The Fecal Metabolome of Irritable Bowel Syndrome

Abstract

Irritable bowel syndrome (IBS) is increasingly common in Canada, effecting upwards of 18% of the population. The cause of functional gut disorders is not well understood, and new tools are urgently needed to help understand these complex chronic diseases and more accurately diagnose patients. Comprehensive metabolite profiling is a promising strategy to derive new insights into microbiome activity, but a clear set of guidelines for the handling and storage of human fecal specimens has yet to be thoroughly developed. The objective of this thesis is to create standardized sample handling procedures to enable reliable untargeted metabolite analysis of stool samples from IBS patients for biomarker discovery and differential diagnosis. Our results indicated that lyophilization prior to sample extraction not only increased the extraction efficiency on average by 28.5% compared to crude extraction, but also provided good long-term stability with less then 50% of metabolites showing altered responses after long-term storage while frozen up to 21 weeks. Additionally, lyophilization increased study repeatability, by simplifying the weighing and extraction process, reducing variability due to inconsistent stool water content as metabolite concentrations can be normalized to dried weight. This approach was subsequently applied in a pilot metabolomics study involving a cohort of IBS patients (n = 60) and healthy non-IBS controls (n = 20), where lyophilized stool extracts were analyzed by multisegment injection-capillary electrophoresis-mass spectrometry (MSI-CE-MS) with stringent quality control.
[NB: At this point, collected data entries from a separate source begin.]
**src/shared/adcc_regs.svh**
```systemverilog
// Register map, field positions, reset values and timing counts of the converter control
`ifndef ADCC_REGS_SVH
`define ADCC_REGS_SVH

// Byte offsets on the register bus
`define ADCC_OFS_STATUS_CONTROL 5'h00
`define ADCC_OFS_RESULT         5'h04
`define ADCC_OFS_CLOCK_CONFIG   5'h08
`define ADCC_OFS_EVT_STATUS     5'h0C
`define ADCC_OFS_EVT_CLEAR      5'h10
`define ADCC_OFS_EVT_ENABLE     5'h14

// Status and control fields
`define ADCC_SCR_DONE_BIT       7
`define ADCC_SCR_IEN_BIT        6
`define ADCC_SCR_CONT_BIT       5
`define ADCC_SCR_CH_MSB         4
`define ADCC_SCR_CH_LSB         0

// Clock configuration fields
`define ADCC_CLK_DIV_MSB        7
`define ADCC_CLK_DIV_LSB        5
`define ADCC_CLK_SRC_BIT        4

// Event bits
`define ADCC_EVT_DONE_BIT       0
`define ADCC_EVT_ABORT_BIT      1

// Reset values
`define ADCC_RST_CHANNEL        5'h1F
`define ADCC_RST_PRESCALE       3'h0
`define ADCC_RST_RESULT         8'h00
`define ADCC_RST_EVT            2'h0

// Channel codes
`define ADCC_CH_POWER_OFF       5'h1F
`define ADCC_CH_LAST_PIN        5'h07

// Conversion timing in converter clock ticks, divide by 16 last input tick and first trial code
`define ADCC_SAMPLE_LAST        3'h7
`define ADCC_BIT_MSB            3'h7
`define ADCC_BIT_LSB            3'h0
`define ADCC_CONV_TICKS_LAST    5'h0F
`define ADCC_DIV16_LAST         4'hF
`define ADCC_DAC_MID            8'h80

`endif

```
**src/shared/adcc_pkg.sv**
```systemverilog
// Types shared by the converter control modules
`default_nettype none
package adcc_pkg;

    // Conversion sequencer states
    typedef enum logic [1:0] {
        ADCC_IDLE,
        ADCC_SAMPLE,
        ADCC_BITS
    } adcc_state_t;

endpackage

`default_nettype wire

```
**src/rtl/adcc_clkdiv.sv**
```systemverilog
// Converter clock source selection and prescaler, producing a tick enable
`timescale 1ns/1ns
`default_nettype none
`include "adcc_regs.svh"

module adcc_clkdiv
    import adcc_pkg::*;
(
    // System clock and reset
    input  wire logic       clk_sys,
    input  wire logic       rst_b,
    // Raw oscillator output clock pin
    input  wire logic       osc_out_clock,
    // Configuration
    input  wire logic       clock_source_select,
    input  wire logic [2:0] clock_prescale,
    // One-cycle converter clock tick
    output logic            adc_tick
);

    logic       osc_meta;      // First synchroniser stage
    logic       osc_sync;      // Second synchroniser stage
    logic       osc_last;      // Edge detect history
    logic [3:0] div_cnt;       // Input ticks seen in this period

    // Input tick: every cycle from the bus clock, each rising edge of the oscillator
    wire        osc_rise = osc_sync & ~osc_last;
    wire        in_tick  = clock_source_select ? 1'b1 : osc_rise;
    // Divide ratio: top bit set means divide by 16, otherwise a power of two
    wire [3:0]  div_pow  = 4'(4'h1 << clock_prescale[1:0]);
    wire [3:0]  div_last = clock_prescale[2] ? `ADCC_DIV16_LAST
                                             : 4'(div_pow - 4'h1);
    wire        period_end = in_tick & (div_cnt >= div_last);

    // Oscillator pin passes two flops before the edge detector looks at it
    always_ff @(posedge clk_sys) begin
        osc_meta <= osc_out_clock;
        osc_sync <= osc_meta;
        osc_last <= osc_sync;
    end

    // Prescaler counter; a shrunken ratio ends the period at the next input tick
    always_ff @(posedge clk_sys) begin
        if (!rst_b) begin
            div_cnt  <= 4'h0;
            adc_tick <= 1'b0;
        end else begin
            adc_tick <= period_end;
            if (period_end) begin
                div_cnt <= 4'h0;
            end else if (in_tick) begin
                div_cnt <= 4'(div_cnt + 4'h1);
            end
        end
    end

    // Bus source with divide by one ticks on every cycle
    chk_div_one: assert property (@(posedge clk_sys) disable iff (!rst_b)
        (clock_source_select && clock_prescale == 3'h0)[*2] |=> adc_tick)
        else $error("bus clock divide by one did not tick every cycle");

    // Oscillator source only ticks after an oscillator edge was seen
    chk_osc_src: assert property (@(posedge clk_sys) disable iff (!rst_b)
        (!clock_source_select && !osc_rise) |=> !adc_tick)
        else $error("oscillator source ticked without an oscillator edge");

endmodule

`default_nettype wire

```
**src/rtl/adcc_top.sv**
```systemverilog
// Successive approximation converter control with register bus slave
//
// Local design decisions: the Avalon-MM interface to the registers and the register addresses.
`timescale 1ns/1ns
`default_nettype none
`include "adcc_regs.svh"

module adcc_top
    import adcc_pkg::*;
(
    // Clock and reset
    input  wire logic        clk_sys,
    input  wire logic        rst_b,
    // Avalon-MM slave
    input  wire logic [4:0]  avs_address,
    input  wire logic        avs_read,
    input  wire logic        avs_write,
    input  wire logic [31:0] avs_writedata,
    input  wire logic [3:0]  avs_byteenable,
    output logic [31:0]      avs_readdata,
    output logic             avs_waitrequest,
    // Oscillator output clock pin
    input  wire logic        osc_out_clock,
    // Processor power modes
    input  wire logic        stop_mode,
    input  wire logic        wait_mode,
    // Analog core
    input  wire logic        cmp_above,
    output logic [4:0]       channel_select,
    output logic [7:0]       dac_code,
    output logic             sample_hold,
    output logic             adc_power_off,
    output logic             adc_settling,
    // Port pin override
    output logic [7:0]       analog_pin_sel,
    // Interrupt and wake-up
    output logic             irq,
    output logic             wake_req
);

    adcc_state_t state;            // Sequencer state
    adcc_state_t next_state;
    logic        conv_int_enable;  // Interrupt enable bit
    logic        conv_done_flag;   // Completion flag
    logic        continuous_conv;  // Continuous mode bit
    logic [2:0]  clock_prescale;   // Prescaler code
    logic        clock_source_select; // 1 selects bus clock
    logic [7:0]  adc_result;       // Result register
    logic        irq_pend;         // Pending conversion interrupt
    logic [1:0]  evt_status;       // Sticky events
    logic [1:0]  evt_enable;       // Event interrupt enables
    logic        run_req;          // A conversion is owed after stop
    logic        stop_last;        // Stop mode history for exit detect
    logic [2:0]  samp_cnt;         // Sample phase tick counter
    logic [2:0]  bit_idx;          // Bit under trial
    logic [4:0]  conv_ticks;       // Ticks since start, checking only
    logic        cmp_meta;         // Comparator first stage
    logic        cmp_sync;         // Comparator second stage
    logic        adc_tick;         // Converter clock enable
    logic [7:0]  next_dac;
    logic [2:0]  next_samp;
    logic [2:0]  next_bit;

    // Bus decode; a request is taken on the edge where waitrequest is low
    wire        bus_take   = ~avs_waitrequest;
    wire        lane0      = avs_byteenable[0];
    wire        hit_scr    = avs_address == `ADCC_OFS_STATUS_CONTROL;
    wire        hit_res    = avs_address == `ADCC_OFS_RESULT;
    wire        hit_clk    = avs_address == `ADCC_OFS_CLOCK_CONFIG;
    wire        hit_evs    = avs_address == `ADCC_OFS_EVT_STATUS;
    wire        hit_evc    = avs_address == `ADCC_OFS_EVT_CLEAR;
    wire        hit_eve    = avs_address == `ADCC_OFS_EVT_ENABLE;
    wire        wr_scr     = bus_take & avs_write & lane0 & hit_scr;
    wire        wr_clk     = bus_take & avs_write & lane0 & hit_clk;
    wire        wr_evc     = bus_take & avs_write & lane0 & hit_evc;
    wire        wr_eve     = bus_take & avs_write & lane0 & hit_eve;
    wire        rd_res     = bus_take & avs_read & hit_res;
    wire [4:0]  wr_ch      = avs_writedata[`ADCC_SCR_CH_MSB:`ADCC_SCR_CH_LSB];
    wire        wr_off     = wr_ch == `ADCC_CH_POWER_OFF;

    // Read values; the flag is masked while interrupts are enabled
    wire        done_vis   = conv_done_flag & ~conv_int_enable;
    wire [7:0]  scr_val    = {done_vis, conv_int_enable, continuous_conv, channel_select};
    wire [7:0]  clk_val    = {clock_prescale, clock_source_select, 4'h0};
    wire [7:0]  rd_mux     = hit_scr ? scr_val
                           : hit_res ? adc_result
                           : hit_clk ? clk_val
                           : hit_evs ? {6'h00, evt_status}
                           : hit_eve ? {6'h00, evt_enable}
                           : 8'h00;

    // Sequencer events
    wire        busy       = state != ADCC_IDLE;
    wire        powered    = channel_select != `ADCC_CH_POWER_OFF;
    wire        stop_exit  = stop_last & ~stop_mode;
    wire [7:0]  bit_mask   = 8'(8'h01 << bit_idx);
    // Reserved codes convert whatever the mux delivers
    wire [7:0]  trial_res  = cmp_sync ? dac_code : (dac_code & ~bit_mask);
    wire        done_evt   = (state == ADCC_BITS) & adc_tick & (bit_idx == `ADCC_BIT_LSB)
                           & ~stop_mode & ~wr_scr;
    wire        abort_evt  = busy & (stop_mode | wr_scr);
    wire        pin_chan   = channel_select <= `ADCC_CH_LAST_PIN;
    wire [7:0]  pin_onehot = 8'(8'h01 << channel_select[2:0]);
    wire [1:0]  evt_set    = {abort_evt, done_evt};

    // Converter clock prescaler
    adcc_clkdiv u_clkdiv (
        .clk_sys             (clk_sys),
        .rst_b               (rst_b),
        .osc_out_clock       (osc_out_clock),
        .clock_source_select (clock_source_select),
        .clock_prescale      (clock_prescale),
        .adc_tick            (adc_tick)
    );

    // Comparator crosses from the analog core through two flops
    always_ff @(posedge clk_sys) begin
        cmp_meta <= cmp_above;
        cmp_sync <= cmp_meta;
    end

    // Bus answer: one wait cycle, read data loaded as waitrequest drops
    always_ff @(posedge clk_sys) begin
        if (!rst_b) begin
            avs_waitrequest <= 1'b1;
            avs_readdata    <= 32'h0000_0000;
        end else begin
            avs_waitrequest <= ~((avs_read | avs_write) & avs_waitrequest);
            if (avs_read & avs_waitrequest) begin
                avs_readdata <= {24'h00_0000, rd_mux};
            end
        end
    end

    // Software owned fields; the written done bit position is ignored
    always_ff @(posedge clk_sys) begin
        if (!rst_b) begin
            conv_int_enable     <= 1'b0;
            continuous_conv     <= 1'b0;
            channel_select      <= `ADCC_RST_CHANNEL;
            clock_prescale      <= `ADCC_RST_PRESCALE;
            clock_source_select <= 1'b0;
            evt_enable          <= `ADCC_RST_EVT;
        end else begin
            if (wr_scr) begin
                conv_int_enable <= avs_writedata[`ADCC_SCR_IEN_BIT];
                continuous_conv <= avs_writedata[`ADCC_SCR_CONT_BIT];
                channel_select  <= wr_ch;
            end
            if (wr_clk) begin
                clock_prescale      <= avs_writedata[`ADCC_CLK_DIV_MSB:`ADCC_CLK_DIV_LSB];
                clock_source_select <= avs_writedata[`ADCC_CLK_SRC_BIT];
            end
            if (wr_eve) begin
                evt_enable <= avs_writedata[1:0];
            end
        end
    end

    // Completion flag, pending interrupt and events; a set beats a clear
    always_ff @(posedge clk_sys) begin
        if (!rst_b) begin
            conv_done_flag <= 1'b0;
            irq_pend       <= 1'b0;
            adc_result     <= `ADCC_RST_RESULT;
            evt_status     <= `ADCC_RST_EVT;
        end else begin
            if (done_evt & ~conv_int_enable) begin
                conv_done_flag <= 1'b1;
            end else if (rd_res) begin
                conv_done_flag <= 1'b0;
            end
            if (done_evt & conv_int_enable) begin
                irq_pend <= 1'b1;
            end else if (rd_res | wr_scr) begin
                irq_pend <= 1'b0;
            end
            if (done_evt) begin
                adc_result <= trial_res;
            end
            evt_status <= evt_set | (evt_status & ~(wr_evc ? avs_writedata[1:0] : 2'h0));
        end
    end

    // Sequencer next state: a control write restarts unless it selects power off, stop aborts
    always_comb begin
        next_state = state;
        next_dac   = dac_code;
        next_samp  = samp_cnt;
        next_bit   = bit_idx;
        if (stop_mode) begin
            next_state = ADCC_IDLE;
        end else if (wr_scr | (stop_exit & run_req & powered)) begin
            next_state = wr_scr & wr_off ? ADCC_IDLE : ADCC_SAMPLE;
            next_samp  = 3'h0;
        end else if (adc_tick) begin
            unique case (state)
                ADCC_IDLE: begin
                    next_state = ADCC_IDLE;
                end
                ADCC_SAMPLE: begin
                    next_samp = 3'(samp_cnt + 3'h1);
                    if (samp_cnt == `ADCC_SAMPLE_LAST) begin
                        next_state = ADCC_BITS;
                        next_bit   = `ADCC_BIT_MSB;
                        next_dac   = `ADCC_DAC_MID;
                    end
                end
                ADCC_BITS: begin
                    next_dac = trial_res;
                    if (bit_idx == `ADCC_BIT_LSB) begin
                        next_state = continuous_conv ? ADCC_SAMPLE : ADCC_IDLE;
                        next_samp  = 3'h0;
                    end else begin
                        next_bit = 3'(bit_idx - 3'h1);
                        next_dac = trial_res | 8'(bit_mask >> 1);
                    end
                end
            endcase
        end
    end

    // Sequencer registers and the owed-conversion memory across stop
    always_ff @(posedge clk_sys) begin
        if (!rst_b) begin
            state     <= ADCC_IDLE;
            dac_code  <= 8'h00;
            samp_cnt  <= 3'h0;
            bit_idx   <= 3'h0;
            run_req   <= 1'b0;
            stop_last <= 1'b0;
        end else begin
            state     <= next_state;
            dac_code  <= next_dac;
            samp_cnt  <= next_samp;
            bit_idx   <= next_bit;
            stop_last <= stop_mode;
            if (wr_scr) begin
                run_req <= ~wr_off;
            end else if (done_evt & ~continuous_conv) begin
                run_req <= 1'b0;
            end
        end
    end

    // Analog side controls; settling marks the first conversion after wake or power up
    always_ff @(posedge clk_sys) begin
        if (!rst_b) begin
            sample_hold    <= 1'b0;
            adc_power_off  <= 1'b1;
            adc_settling   <= 1'b0;
            analog_pin_sel <= 8'h00;
        end else begin
            sample_hold   <= next_state == ADCC_SAMPLE;
            adc_power_off <= ~powered | stop_mode;
            if (stop_exit | (wr_scr & ~powered)) begin
                adc_settling <= 1'b1;
            end else if (done_evt) begin
                adc_settling <= 1'b0;
            end
            // Port logic forces this pin to analog input and reads it as zero
            analog_pin_sel <= pin_chan ? pin_onehot : 8'h00;
        end
    end

    // Interrupt level: pending conversion or enabled sticky event; wake in wait on a pending conversion only
    always_ff @(posedge clk_sys) begin
        if (!rst_b) begin
            irq      <= 1'b0;
            wake_req <= 1'b0;
        end else begin
            irq      <= irq_pend | (|(evt_status & evt_enable));
            wake_req <= wait_mode & irq_pend;
        end
    end

    // Helper: converter ticks since the conversion started
    always_ff @(posedge clk_sys) begin
        if (!rst_b) begin
            conv_ticks <= 5'h00;
        end else if (next_state == ADCC_SAMPLE && !busy) begin
            conv_ticks <= 5'h00;
        end else if (wr_scr) begin
            conv_ticks <= 5'h00;
        end else if (done_evt) begin
            // Continuous mode stays busy, so restart the count at each completion
            conv_ticks <= 5'h00;
        end else if (busy && adc_tick) begin
            conv_ticks <= 5'(conv_ticks + 5'h01);
        end
    end

    chk_irq_gated: assert property (@(posedge clk_sys) disable iff (!rst_b)
        irq_pend |-> conv_int_enable || $past(conv_int_enable))
        else $error("pending interrupt without the enable bit");
    chk_irq_raise: assert property (@(posedge clk_sys) disable iff (!rst_b)
        done_evt && conv_int_enable |=> ##1 irq)
        else $error("enabled completion did not raise the interrupt");
    chk_flag_hold: assert property (@(posedge clk_sys) disable iff (!rst_b)
        conv_done_flag && !rd_res |=> conv_done_flag)
        else $error("done flag dropped without a result read");
    chk_flag_masked: assert property (@(posedge clk_sys) disable iff (!rst_b)
        $rose(conv_done_flag) |-> !$past(conv_int_enable))
        else $error("done flag set while interrupts enabled");
    chk_irq_clear: assert property (@(posedge clk_sys) disable iff (!rst_b)
        (rd_res || wr_scr) && !done_evt |=> !irq_pend)
        else $error("pending interrupt survived a clearing access");
    chk_conv_length: assert property (@(posedge clk_sys) disable iff (!rst_b)
        done_evt |-> conv_ticks == `ADCC_CONV_TICKS_LAST)
        else $error("conversion did not take sixteen converter ticks");
    chk_cont_repeat: assert property (@(posedge clk_sys) disable iff (!rst_b)
        done_evt && continuous_conv |=> state == ADCC_SAMPLE)
        else $error("continuous mode did not start the next conversion");
    chk_single_stop: assert property (@(posedge clk_sys) disable iff (!rst_b)
        done_evt && !continuous_conv |=> state == ADCC_IDLE)
        else $error("single mode converted more than once");
    chk_result_load: assert property (@(posedge clk_sys) disable iff (!rst_b)
        done_evt |=> adc_result == $past(trial_res))
        else $error("result register not overwritten at completion");
    chk_stop_abort: assert property (@(posedge clk_sys) disable iff (!rst_b)
        stop_mode |=> state == ADCC_IDLE && adc_power_off)
        else $error("stop mode did not abort the conversion");
    chk_power_off: assert property (@(posedge clk_sys) disable iff (!rst_b)
        channel_select == `ADCC_CH_POWER_OFF |=> adc_power_off)
        else $error("all-ones channel code left the converter powered");
    chk_pin_force: assert property (@(posedge clk_sys) disable iff (!rst_b)
        channel_select <= `ADCC_CH_LAST_PIN |=> analog_pin_sel[$past(channel_select[2:0])])
        else $error("selected pin not forced to analog input");

endmodule

`default_nettype wire

```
The study included a differential stool metabolome analysis of diarrhoea and constipation predominate IBS subgroups (IBS-D; IBS-C), while also classifying IBS patients during contrasting periods of active or dormant symptoms based on their self-reported symptom severity and Bristol stool scale scores. Untargeted and targeted metabolite profiling of stool extracts by MSI-CE-MS under full-scam data acquisition in positive and negative ion modes revealed several promising biomarkers unique to IBS subtypes and symptomology, while also identifying novel metabolic signatures underlying IBS pathophysiology. Stool metabolomic studies aim to better decipher the underlying mechanisms of debilitating digestive disorders having complex aetiologies, which may also improve diagnostic testing and therapeutic treatments optimal for individual patients.